_Your assignment:_
Every line from the one with "word_cells 128" to the one with "die_w,265,um", including those two, is to be copied exactly; all other lines of the entries below are left out.

[Stored data entries]
══════

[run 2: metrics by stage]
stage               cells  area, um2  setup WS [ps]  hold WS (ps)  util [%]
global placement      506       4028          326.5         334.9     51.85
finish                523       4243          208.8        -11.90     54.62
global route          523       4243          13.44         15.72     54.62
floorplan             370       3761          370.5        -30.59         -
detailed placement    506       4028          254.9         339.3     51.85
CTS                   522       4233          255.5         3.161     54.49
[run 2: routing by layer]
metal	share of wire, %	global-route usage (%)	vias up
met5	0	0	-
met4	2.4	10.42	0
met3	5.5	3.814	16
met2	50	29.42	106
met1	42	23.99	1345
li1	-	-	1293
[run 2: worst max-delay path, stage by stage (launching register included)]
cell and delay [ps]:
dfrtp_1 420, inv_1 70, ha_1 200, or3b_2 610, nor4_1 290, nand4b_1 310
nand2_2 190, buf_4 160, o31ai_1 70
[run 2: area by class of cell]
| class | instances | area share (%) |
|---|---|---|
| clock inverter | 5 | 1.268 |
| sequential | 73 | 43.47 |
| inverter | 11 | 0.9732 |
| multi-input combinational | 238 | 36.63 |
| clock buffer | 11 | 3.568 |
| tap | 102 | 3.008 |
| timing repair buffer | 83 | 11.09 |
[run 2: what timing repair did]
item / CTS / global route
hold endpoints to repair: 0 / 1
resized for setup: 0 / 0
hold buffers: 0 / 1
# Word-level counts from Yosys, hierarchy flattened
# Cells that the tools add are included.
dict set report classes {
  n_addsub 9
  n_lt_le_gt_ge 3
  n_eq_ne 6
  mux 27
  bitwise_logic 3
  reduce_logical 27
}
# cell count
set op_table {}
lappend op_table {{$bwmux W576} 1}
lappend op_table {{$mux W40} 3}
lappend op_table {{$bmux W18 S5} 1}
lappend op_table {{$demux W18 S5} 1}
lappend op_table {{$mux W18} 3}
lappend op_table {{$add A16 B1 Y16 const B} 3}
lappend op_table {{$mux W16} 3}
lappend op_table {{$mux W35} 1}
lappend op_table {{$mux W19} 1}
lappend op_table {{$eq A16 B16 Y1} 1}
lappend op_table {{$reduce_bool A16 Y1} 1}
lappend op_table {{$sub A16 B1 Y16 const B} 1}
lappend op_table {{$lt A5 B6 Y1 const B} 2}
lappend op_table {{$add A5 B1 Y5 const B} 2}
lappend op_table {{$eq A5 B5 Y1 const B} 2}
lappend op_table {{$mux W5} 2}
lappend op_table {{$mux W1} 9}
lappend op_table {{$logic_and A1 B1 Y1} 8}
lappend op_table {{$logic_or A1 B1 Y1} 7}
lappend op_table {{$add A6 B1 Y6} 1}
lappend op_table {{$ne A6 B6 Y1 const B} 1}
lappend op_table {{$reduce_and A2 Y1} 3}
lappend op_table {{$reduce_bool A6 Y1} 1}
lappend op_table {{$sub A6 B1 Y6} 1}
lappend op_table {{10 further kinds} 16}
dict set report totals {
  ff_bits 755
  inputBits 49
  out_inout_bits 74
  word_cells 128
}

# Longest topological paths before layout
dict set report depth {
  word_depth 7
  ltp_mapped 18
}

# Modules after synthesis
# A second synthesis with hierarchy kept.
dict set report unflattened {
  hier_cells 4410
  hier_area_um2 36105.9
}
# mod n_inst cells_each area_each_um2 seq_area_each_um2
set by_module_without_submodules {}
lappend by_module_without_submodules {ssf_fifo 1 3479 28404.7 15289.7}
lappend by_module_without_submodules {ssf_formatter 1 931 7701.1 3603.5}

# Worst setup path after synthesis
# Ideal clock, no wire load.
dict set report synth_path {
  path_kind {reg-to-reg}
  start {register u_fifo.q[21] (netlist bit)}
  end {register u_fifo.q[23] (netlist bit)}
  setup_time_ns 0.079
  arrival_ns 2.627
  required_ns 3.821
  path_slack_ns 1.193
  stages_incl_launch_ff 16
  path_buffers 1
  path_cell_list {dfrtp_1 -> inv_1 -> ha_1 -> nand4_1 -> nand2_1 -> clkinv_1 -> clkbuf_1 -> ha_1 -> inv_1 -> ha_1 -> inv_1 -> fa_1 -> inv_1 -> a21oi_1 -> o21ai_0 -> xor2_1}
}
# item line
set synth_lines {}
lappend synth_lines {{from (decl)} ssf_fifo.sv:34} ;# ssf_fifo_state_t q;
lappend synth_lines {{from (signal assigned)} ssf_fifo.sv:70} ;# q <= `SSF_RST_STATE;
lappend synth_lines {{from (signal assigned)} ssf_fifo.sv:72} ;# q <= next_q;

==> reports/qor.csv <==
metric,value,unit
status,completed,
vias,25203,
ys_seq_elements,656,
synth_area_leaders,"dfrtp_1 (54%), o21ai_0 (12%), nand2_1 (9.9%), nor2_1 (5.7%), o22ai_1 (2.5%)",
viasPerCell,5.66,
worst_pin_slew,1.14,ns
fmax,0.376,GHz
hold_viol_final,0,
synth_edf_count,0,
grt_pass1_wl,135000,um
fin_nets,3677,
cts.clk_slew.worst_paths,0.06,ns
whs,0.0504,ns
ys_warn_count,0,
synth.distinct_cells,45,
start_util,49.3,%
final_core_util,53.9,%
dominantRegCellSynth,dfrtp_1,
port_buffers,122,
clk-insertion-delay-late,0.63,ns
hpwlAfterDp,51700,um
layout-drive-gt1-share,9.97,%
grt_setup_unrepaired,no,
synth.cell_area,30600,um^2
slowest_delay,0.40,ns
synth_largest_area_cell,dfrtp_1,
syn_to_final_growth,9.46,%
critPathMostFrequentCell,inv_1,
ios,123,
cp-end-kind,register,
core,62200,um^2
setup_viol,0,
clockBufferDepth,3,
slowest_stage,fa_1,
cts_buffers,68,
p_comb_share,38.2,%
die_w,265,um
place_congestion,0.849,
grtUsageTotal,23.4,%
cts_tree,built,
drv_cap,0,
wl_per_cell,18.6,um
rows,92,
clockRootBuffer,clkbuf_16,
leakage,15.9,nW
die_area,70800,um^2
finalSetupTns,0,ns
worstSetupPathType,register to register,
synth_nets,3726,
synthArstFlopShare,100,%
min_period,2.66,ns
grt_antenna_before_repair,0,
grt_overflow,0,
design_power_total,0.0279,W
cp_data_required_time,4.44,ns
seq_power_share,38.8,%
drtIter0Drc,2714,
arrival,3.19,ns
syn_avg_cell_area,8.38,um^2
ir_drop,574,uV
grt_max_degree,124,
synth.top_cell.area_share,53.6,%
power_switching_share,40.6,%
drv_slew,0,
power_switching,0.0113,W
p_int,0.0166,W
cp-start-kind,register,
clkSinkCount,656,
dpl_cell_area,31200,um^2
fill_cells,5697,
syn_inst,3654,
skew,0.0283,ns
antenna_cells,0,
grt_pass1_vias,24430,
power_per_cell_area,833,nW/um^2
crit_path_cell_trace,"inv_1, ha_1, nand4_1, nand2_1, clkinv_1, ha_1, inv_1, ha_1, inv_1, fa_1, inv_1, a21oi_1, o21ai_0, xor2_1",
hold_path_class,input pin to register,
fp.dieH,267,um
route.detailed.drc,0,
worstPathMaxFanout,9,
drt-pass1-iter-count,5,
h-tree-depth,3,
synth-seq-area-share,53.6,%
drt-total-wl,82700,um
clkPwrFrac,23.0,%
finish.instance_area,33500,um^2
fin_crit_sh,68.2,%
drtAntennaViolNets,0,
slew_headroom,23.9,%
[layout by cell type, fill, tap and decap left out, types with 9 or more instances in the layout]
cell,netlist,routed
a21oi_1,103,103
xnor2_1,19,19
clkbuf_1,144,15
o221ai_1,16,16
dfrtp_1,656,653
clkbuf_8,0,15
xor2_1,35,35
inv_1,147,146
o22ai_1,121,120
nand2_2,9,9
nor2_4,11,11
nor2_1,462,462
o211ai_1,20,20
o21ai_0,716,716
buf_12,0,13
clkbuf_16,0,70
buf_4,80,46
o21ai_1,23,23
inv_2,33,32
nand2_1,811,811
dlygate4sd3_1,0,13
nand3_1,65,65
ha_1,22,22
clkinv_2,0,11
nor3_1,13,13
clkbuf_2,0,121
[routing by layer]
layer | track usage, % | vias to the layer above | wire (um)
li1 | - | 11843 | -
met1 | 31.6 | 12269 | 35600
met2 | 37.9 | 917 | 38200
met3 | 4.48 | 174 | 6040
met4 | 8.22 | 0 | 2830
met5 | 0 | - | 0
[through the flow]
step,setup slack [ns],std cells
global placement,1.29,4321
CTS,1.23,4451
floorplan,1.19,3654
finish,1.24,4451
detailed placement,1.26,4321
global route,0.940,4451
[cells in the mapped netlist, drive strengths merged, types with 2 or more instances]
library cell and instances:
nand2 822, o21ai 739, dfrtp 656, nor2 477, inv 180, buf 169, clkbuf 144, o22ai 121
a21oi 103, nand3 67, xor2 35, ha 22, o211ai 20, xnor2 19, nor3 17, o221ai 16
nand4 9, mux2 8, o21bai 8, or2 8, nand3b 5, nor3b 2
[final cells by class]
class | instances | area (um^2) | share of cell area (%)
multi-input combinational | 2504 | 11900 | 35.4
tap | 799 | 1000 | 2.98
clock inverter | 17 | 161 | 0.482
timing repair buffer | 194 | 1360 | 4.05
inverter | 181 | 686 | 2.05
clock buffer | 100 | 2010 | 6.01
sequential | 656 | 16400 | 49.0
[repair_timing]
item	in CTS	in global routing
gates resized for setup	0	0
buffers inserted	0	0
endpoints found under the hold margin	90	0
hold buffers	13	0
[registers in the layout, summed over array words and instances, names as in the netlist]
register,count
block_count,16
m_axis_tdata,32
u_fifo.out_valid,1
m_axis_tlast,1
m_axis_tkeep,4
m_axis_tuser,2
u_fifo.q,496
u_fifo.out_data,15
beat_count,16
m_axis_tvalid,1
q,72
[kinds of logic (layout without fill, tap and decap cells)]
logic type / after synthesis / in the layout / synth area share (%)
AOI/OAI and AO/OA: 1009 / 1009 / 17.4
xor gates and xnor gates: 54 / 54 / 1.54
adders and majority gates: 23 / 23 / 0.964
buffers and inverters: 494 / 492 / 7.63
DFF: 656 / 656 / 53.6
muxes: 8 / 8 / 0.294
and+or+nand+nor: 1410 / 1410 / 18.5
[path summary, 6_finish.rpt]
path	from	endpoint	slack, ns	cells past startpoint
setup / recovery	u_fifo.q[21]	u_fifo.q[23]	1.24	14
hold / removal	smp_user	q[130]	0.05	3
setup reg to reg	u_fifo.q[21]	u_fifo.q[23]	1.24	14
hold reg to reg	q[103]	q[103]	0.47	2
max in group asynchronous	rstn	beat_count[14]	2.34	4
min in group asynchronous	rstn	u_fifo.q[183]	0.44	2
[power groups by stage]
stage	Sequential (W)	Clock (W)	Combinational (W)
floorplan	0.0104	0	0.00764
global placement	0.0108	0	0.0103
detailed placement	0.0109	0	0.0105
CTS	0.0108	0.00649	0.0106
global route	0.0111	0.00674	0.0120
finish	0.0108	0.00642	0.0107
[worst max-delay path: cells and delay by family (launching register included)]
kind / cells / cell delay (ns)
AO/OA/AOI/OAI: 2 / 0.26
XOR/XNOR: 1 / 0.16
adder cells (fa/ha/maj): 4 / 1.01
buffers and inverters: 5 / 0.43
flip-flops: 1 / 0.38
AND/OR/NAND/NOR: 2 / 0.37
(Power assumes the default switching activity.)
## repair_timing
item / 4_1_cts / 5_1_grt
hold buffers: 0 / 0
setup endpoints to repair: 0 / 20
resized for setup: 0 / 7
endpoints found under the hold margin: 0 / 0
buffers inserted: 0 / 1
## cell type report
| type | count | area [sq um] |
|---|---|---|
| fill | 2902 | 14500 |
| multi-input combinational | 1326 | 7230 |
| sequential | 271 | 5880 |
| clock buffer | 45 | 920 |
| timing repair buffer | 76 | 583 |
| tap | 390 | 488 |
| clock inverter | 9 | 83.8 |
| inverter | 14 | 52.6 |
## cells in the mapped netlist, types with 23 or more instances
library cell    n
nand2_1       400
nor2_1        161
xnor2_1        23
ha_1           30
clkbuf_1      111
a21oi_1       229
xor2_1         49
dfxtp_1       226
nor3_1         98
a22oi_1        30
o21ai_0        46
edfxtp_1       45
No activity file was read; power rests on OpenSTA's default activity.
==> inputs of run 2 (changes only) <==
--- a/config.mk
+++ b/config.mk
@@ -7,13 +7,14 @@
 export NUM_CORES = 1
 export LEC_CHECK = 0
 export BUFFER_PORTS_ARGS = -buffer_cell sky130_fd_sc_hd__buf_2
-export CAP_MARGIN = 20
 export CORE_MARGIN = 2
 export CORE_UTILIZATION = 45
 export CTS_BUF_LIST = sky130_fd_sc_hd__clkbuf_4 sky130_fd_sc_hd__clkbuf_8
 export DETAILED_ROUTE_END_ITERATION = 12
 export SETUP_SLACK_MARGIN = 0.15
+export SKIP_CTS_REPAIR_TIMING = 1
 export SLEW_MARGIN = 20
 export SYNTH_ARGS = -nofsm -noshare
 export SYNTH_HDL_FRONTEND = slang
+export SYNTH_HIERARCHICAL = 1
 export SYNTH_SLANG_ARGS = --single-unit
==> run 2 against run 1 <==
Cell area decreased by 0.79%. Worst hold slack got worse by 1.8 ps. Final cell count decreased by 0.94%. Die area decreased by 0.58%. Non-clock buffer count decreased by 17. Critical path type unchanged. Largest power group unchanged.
**src/mcr_consts.svh**
```systemverilog
`ifndef MCR_CONSTS_SVH
`define MCR_CONSTS_SVH

// Channel count and width of the channel index carried with each output
`define MCR_NUM_CH      4
`define MCR_CH_W        2

// Sample widths at the two streaming ports
`define MCR_DIN_W       18
`define MCR_DOUT_W      18

// Filter shape: stages per section, rate change, comb differential delay
`define MCR_NUM_STG     4
`define MCR_RATE        16
`define MCR_DIFF_DLY    1

// Depth of the input buffer in words
`define MCR_FIFO_DEPTH  8

// Reset values of the output flags
`define MCR_RST_VALID   1'b0
`define MCR_RST_SYNC    1'b0

`endif

```
**src/mcr_pkg.sv**
```systemverilog
package mcr_pkg;

  `include "mcr_consts.svh"

  typedef enum logic [0:0]
  {
    MCR_INTERP = 1'b0,
    MCR_DECIM  = 1'b1
  } mcr_mode_t;

  // Input side: waits for a full channel group, then drains it back to back
  typedef enum logic [1:0]
  {
    MCR_TK_IDLE  = 2'b01,
    MCR_TK_BURST = 2'b10
  } mcr_take_t;

  // Output side of the interpolator: idle or streaming high-rate samples
  typedef enum logic [1:0]
  {
    MCR_OG_IDLE = 2'b01,
    MCR_OG_RUN  = 2'b10
  } mcr_gen_t;

  typedef struct packed
  {
    logic signed [`MCR_DOUT_W-1:0] data;
    logic        [`MCR_CH_W-1:0]   chan;
    logic                          sync;
  } mcr_out_t;

endpackage

```
**src/mcr_fifo.sv**
```systemverilog
`timescale 1ns/1ps
`include "mcr_consts.svh"

module mcr_fifo
  import mcr_pkg::*;
#(
  parameter int W     = `MCR_DIN_W,
  parameter int DEPTH = `MCR_FIFO_DEPTH
)
(
  input  wire logic                       clk,
  input  wire logic                       rst,
  input  wire logic                       in_valid,
  input  wire logic [W-1:0]               in_data,
  output logic                            in_ready,
  output logic                            out_valid,
  output logic [W-1:0]                    out_data,
  input  wire logic                       out_ready,
  output logic [$clog2(DEPTH):0]          count
);

  localparam int AW = $clog2(DEPTH);

  logic [W-1:0]  mem [DEPTH];
  logic [AW-1:0] wr_ptr_r;
  logic [AW-1:0] rd_ptr_r;
  logic [AW:0]   count_r;
  logic [AW:0]   count_nxt;
  logic          ready_r;
  logic          push;
  logic          pop;

  // A word offered while ready is low is dropped
  assign push      = in_valid & ready_r;
  assign pop       = out_ready & (count_r != '0);
  assign count_nxt = count_r + {{AW{1'b0}}, push} - {{AW{1'b0}}, pop};

  assign in_ready  = ready_r;
  assign out_valid = (count_r != '0);
  assign out_data  = mem[rd_ptr_r];
  assign count     = count_r;

  always_ff @(posedge clk)
  begin
    if (push)
    begin
      mem[wr_ptr_r] <= in_data;
    end
  end

  always_ff @(posedge clk)
  begin
    if (rst)
    begin
      wr_ptr_r <= '0;
      rd_ptr_r <= '0;
    end
    else
    begin
      if (push)
      begin
        wr_ptr_r <= (wr_ptr_r == AW'(DEPTH - 1)) ? '0 : wr_ptr_r + 1'b1;
      end
      if (pop)
      begin
        rd_ptr_r <= (rd_ptr_r == AW'(DEPTH - 1)) ? '0 : rd_ptr_r + 1'b1;
      end
    end
  end

  // Ready is registered from the next count so the flag leaves a flop
  always_ff @(posedge clk)
  begin
    if (rst)
    begin
      count_r <= '0;
      ready_r <= 1'b0;
    end
    else
    begin
      count_r <= count_nxt;
      ready_r <= (count_nxt != (AW+1)'(DEPTH));
    end
  end

endmodule

```
**src/mcr_cic_filter.sv**
```systemverilog
`timescale 1ns/1ps
`include "mcr_consts.svh"
module mcr_cic_filter
  import mcr_pkg::*;
#(
  parameter mcr_mode_t MODE   = MCR_DECIM,
  parameter int        NCH    = `MCR_NUM_CH,
  parameter int        NSTG   = `MCR_NUM_STG,
  parameter int        RATE   = `MCR_RATE,
  parameter int        M      = `MCR_DIFF_DLY,
  parameter int        FDEPTH = `MCR_FIFO_DEPTH
)
(
  input  wire logic                         clk,
  input  wire logic                         rst,
  input  wire logic signed [`MCR_DIN_W-1:0] in_sample,
  input  wire logic                         input_valid_strobe,
  output logic                              ready_for_data,
  output logic                              out_valid,
  output mcr_out_t                          out_sample
);

  localparam int  DIN_W  = `MCR_DIN_W;
  localparam int  DOUT_W = `MCR_DOUT_W;
  localparam int  CH_W   = `MCR_CH_W;
  localparam int  RW     = (RATE > 1) ? $clog2(RATE) : 1;
  localparam int  FCW    = $clog2(FDEPTH) + 1;
  // Register growth of the full cascade; wrap-around inside is harmless
  localparam int  ACC_W  = DIN_W + NSTG * $clog2(RATE * M);
  localparam bit  IS_DEC = (MODE == MCR_DECIM);

  typedef logic signed [ACC_W-1:0] acc_t;

  // Input buffer
  logic [DIN_W-1:0] fifo_data;
  logic             fifo_valid;
  logic [FCW-1:0]   fifo_count;
  logic             pop;

  // Input group taker
  mcr_take_t        take_r;
  logic [CH_W-1:0]  in_ch_r;
  logic             last_in;
  logic             can_take;

  // Decimation phase
  logic [RW-1:0]    dec_cnt_r;

  // Interpolator output engine
  mcr_gen_t         gen_r;
  logic [CH_W-1:0]  oc_r;
  logic [RW-1:0]    ph_r;
  logic             last_oc;
  logic             last_ph;
  acc_t             pend_r [NCH];
  logic             pend_full_r;
  logic             pend_clr;
  logic             pend_set;

  // Shared stage chains
  acc_t             int_in;
  logic [CH_W-1:0]  int_ch;
  logic             int_en;
  acc_t             comb_in;
  logic [CH_W-1:0]  comb_ch;
  logic             comb_en;
  acc_t             int_v  [NSTG+1];
  acc_t             comb_v [NSTG+1];
  acc_t             din_ext;

  mcr_fifo #(
    .W     (DIN_W),
    .DEPTH (FDEPTH)
  ) u_fifo (
    .clk       (clk),
    .rst       (rst),
    .in_valid  (input_valid_strobe),
    .in_data   (in_sample),
    .in_ready  (ready_for_data),
    .out_valid (fifo_valid),
    .out_data  (fifo_data),
    .out_ready (pop),
    .count     (fifo_count)
  );

  assign din_ext = {{(ACC_W-DIN_W){fifo_data[DIN_W-1]}}, fifo_data};

  // A group is drained only once fully buffered, so output bursts stay gap free
  assign pop      = (take_r == MCR_TK_BURST) & fifo_valid;
  assign last_in  = (in_ch_r == CH_W'(NCH - 1));
  assign can_take = IS_DEC ? 1'b1 : ~pend_full_r;

  always_ff @(posedge clk)
  begin
    if (rst)
    begin
      take_r  <= MCR_TK_IDLE;
      in_ch_r <= '0;
    end
    else
    begin
      case (take_r)
        MCR_TK_IDLE:
        begin
          in_ch_r <= '0;
          if (can_take && (fifo_count >= FCW'(NCH)))
          begin
            take_r <= MCR_TK_BURST;
          end
        end
        MCR_TK_BURST:
        begin
          // Samples arrive in channel order, one per cycle
          if (pop)
          begin
            in_ch_r <= last_in ? '0 : in_ch_r + 1'b1;
            if (last_in)
            begin
              take_r <= MCR_TK_IDLE;
            end
          end
        end
        default:
        begin
          take_r  <= MCR_TK_IDLE;
          in_ch_r <= '0;
        end
      endcase
    end
  end

  // Down-sampler: keep one group out of every RATE groups
  always_ff @(posedge clk)
  begin
    if (rst)
    begin
      dec_cnt_r <= '0;
    end
    else if (IS_DEC && pop && last_in)
    begin
      dec_cnt_r <= (dec_cnt_r == RW'(RATE - 1)) ? '0 : dec_cnt_r + 1'b1;
    end
  end

  // Stage routing for the two structures
  always_comb
  begin
    if (IS_DEC)
    begin
      int_in  = din_ext;
      int_ch  = in_ch_r;
      int_en  = pop;
      comb_in = int_v[NSTG];
      comb_ch = in_ch_r;
      comb_en = pop && (dec_cnt_r == RW'(RATE - 1));
    end
    else
    begin
      comb_in = din_ext;
      comb_ch = in_ch_r;
      comb_en = pop;
      // Up-sampler stuffs zeros after the held comb output
      int_in  = (ph_r == '0) ? pend_r[oc_r] : '0;
      int_ch  = oc_r;
      int_en  = (gen_r == MCR_OG_RUN);
    end
  end

  assign int_v[0]  = int_in;
  assign comb_v[0] = comb_in;

  // One integrator and one comb per stage, state held per channel
  genvar k;
  generate
    for (k = 0; k < NSTG; k++)
    begin : g_stage
      acc_t acc_r [NCH];
      acc_t dly_r [NCH][M];

      assign int_v[k+1]  = acc_t'(int_v[k] + acc_r[int_ch]);
      // Comb subtracts its own input from M samples back
      assign comb_v[k+1] = acc_t'(comb_v[k] - dly_r[comb_ch][M-1]);

      always_ff @(posedge clk)
      begin
        if (rst)
        begin
          for (int c = 0; c < NCH; c++)
          begin
            acc_r[c] <= '0;
          end
        end
        else if (int_en)
        begin
          acc_r[int_ch] <= int_v[k+1];
        end
      end

      always_ff @(posedge clk)
      begin
        if (rst)
        begin
          for (int c = 0; c < NCH; c++)
          begin
            for (int j = 0; j < M; j++)
            begin
              dly_r[c][j] <= '0;
            end
          end
        end
        else if (comb_en)
        begin
          dly_r[comb_ch][0] <= comb_v[k];
          for (int j = 1; j < M; j++)
          begin
            dly_r[comb_ch][j] <= dly_r[comb_ch][j-1];
          end
        end
      end
    end
  endgenerate

  // Interpolator: comb results wait here until the engine reads phase zero
  assign last_oc  = (oc_r == CH_W'(NCH - 1));
  assign last_ph  = (ph_r == RW'(RATE - 1));
  assign pend_set = !IS_DEC && pop && last_in;
  assign pend_clr = (gen_r == MCR_OG_RUN) && (ph_r == '0) && last_oc;

  always_ff @(posedge clk)
  begin
    if (rst)
    begin
      for (int c = 0; c < NCH; c++)
      begin
        pend_r[c] <= '0;
      end
    end
    else if (!IS_DEC && pop)
    begin
      pend_r[in_ch_r] <= comb_v[NSTG];
    end
  end

  // A new group landing in the clearing cycle must not be lost
  always_ff @(posedge clk)
  begin
    if (rst)
    begin
      pend_full_r <= 1'b0;
    end
    else if (pend_set)
    begin
      pend_full_r <= 1'b1;
    end
    else if (pend_clr)
    begin
      pend_full_r <= 1'b0;
    end
  end

  // Output stays continuous as long as the next group is ready by frame end
  always_ff @(posedge clk)
  begin
    if (rst || IS_DEC)
    begin
      gen_r <= MCR_OG_IDLE;
      oc_r  <= '0;
      ph_r  <= '0;
    end
    else
    begin
      case (gen_r)
        MCR_OG_IDLE:
        begin
          oc_r <= '0;
          ph_r <= '0;
          if (pend_full_r)
          begin
            gen_r <= MCR_OG_RUN;
          end
        end
        MCR_OG_RUN:
        begin
          oc_r <= last_oc ? '0 : oc_r + 1'b1;
          if (last_oc)
          begin
            ph_r <= last_ph ? '0 : ph_r + 1'b1;
            if (last_ph && !pend_full_r)
            begin
              gen_r <= MCR_OG_IDLE;
            end
          end
          // Without a gap the next frame starts right away
        end
        default:
        begin
          gen_r <= MCR_OG_IDLE;
          oc_r  <= '0;
          ph_r  <= '0;
        end
      endcase
    end
  end

  // Output register; truncation keeps the top bits of the cascade
  always_ff @(posedge clk)
  begin
    if (rst)
    begin
      out_valid       <= `MCR_RST_VALID;
      out_sample.data <= '0;
      out_sample.chan <= '0;
      out_sample.sync <= `MCR_RST_SYNC;
    end
    else if (IS_DEC)
    begin
      // One valid cycle per channel of a kept group, idle otherwise
      out_valid       <= comb_en;
      out_sample.data <= comb_v[NSTG][ACC_W-1 -: DOUT_W];
      out_sample.chan <= in_ch_r;
      out_sample.sync <= comb_en && (in_ch_r == '0);
    end
    else
    begin
      out_valid       <= int_en;
      out_sample.data <= int_v[NSTG][ACC_W-1 -: DOUT_W];
      out_sample.chan <= oc_r;
      out_sample.sync <= int_en && (oc_r == '0);
    end
  end

endmodule

```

══════

_Exercise response:_
  word_cells 128
}

# Longest topological paths before layout
dict set report depth {
  word_depth 7
  ltp_mapped 18
}

# Modules after synthesis
# A second synthesis with hierarchy kept.
dict set report unflattened {
  hier_cells 4410
  hier_area_um2 36105.9
}
# mod n_inst cells_each area_each_um2 seq_area_each_um2
set by_module_without_submodules {}
lappend by_module_without_submodules {ssf_fifo 1 3479 28404.7 15289.7}
lappend by_module_without_submodules {ssf_formatter 1 931 7701.1 3603.5}

# Worst setup path after synthesis
# Ideal clock, no wire load.
dict set report synth_path {
  path_kind {reg-to-reg}
  start {register u_fifo.q[21] (netlist bit)}
  end {register u_fifo.q[23] (netlist bit)}
  setup_time_ns 0.079
  arrival_ns 2.627
  required_ns 3.821
  path_slack_ns 1.193
  stages_incl_launch_ff 16
  path_buffers 1
  path_cell_list {dfrtp_1 -> inv_1 -> ha_1 -> nand4_1 -> nand2_1 -> clkinv_1 -> clkbuf_1 -> ha_1 -> inv_1 -> ha_1 -> inv_1 -> fa_1 -> inv_1 -> a21oi_1 -> o21ai_0 -> xor2_1}
}
# item line
set synth_lines {}
lappend synth_lines {{from (decl)} ssf_fifo.sv:34} ;# ssf_fifo_state_t q;
lappend synth_lines {{from (signal assigned)} ssf_fifo.sv:70} ;# q <= `SSF_RST_STATE;
lappend synth_lines {{from (signal assigned)} ssf_fifo.sv:72} ;# q <= next_q;

==> reports/qor.csv <==
metric,value,unit
status,completed,
vias,25203,
ys_seq_elements,656,
synth_area_leaders,"dfrtp_1 (54%), o21ai_0 (12%), nand2_1 (9.9%), nor2_1 (5.7%), o22ai_1 (2.5%)",
viasPerCell,5.66,
worst_pin_slew,1.14,ns
fmax,0.376,GHz
hold_viol_final,0,
synth_edf_count,0,
grt_pass1_wl,135000,um
fin_nets,3677,
cts.clk_slew.worst_paths,0.06,ns
whs,0.0504,ns
ys_warn_count,0,
synth.distinct_cells,45,
start_util,49.3,%
final_core_util,53.9,%
dominantRegCellSynth,dfrtp_1,
port_buffers,122,
clk-insertion-delay-late,0.63,ns
hpwlAfterDp,51700,um
layout-drive-gt1-share,9.97,%
grt_setup_unrepaired,no,
synth.cell_area,30600,um^2
slowest_delay,0.40,ns
synth_largest_area_cell,dfrtp_1,
syn_to_final_growth,9.46,%
critPathMostFrequentCell,inv_1,
ios,123,
cp-end-kind,register,
core,62200,um^2
setup_viol,0,
clockBufferDepth,3,
slowest_stage,fa_1,
cts_buffers,68,
p_comb_share,38.2,%
die_w,265,um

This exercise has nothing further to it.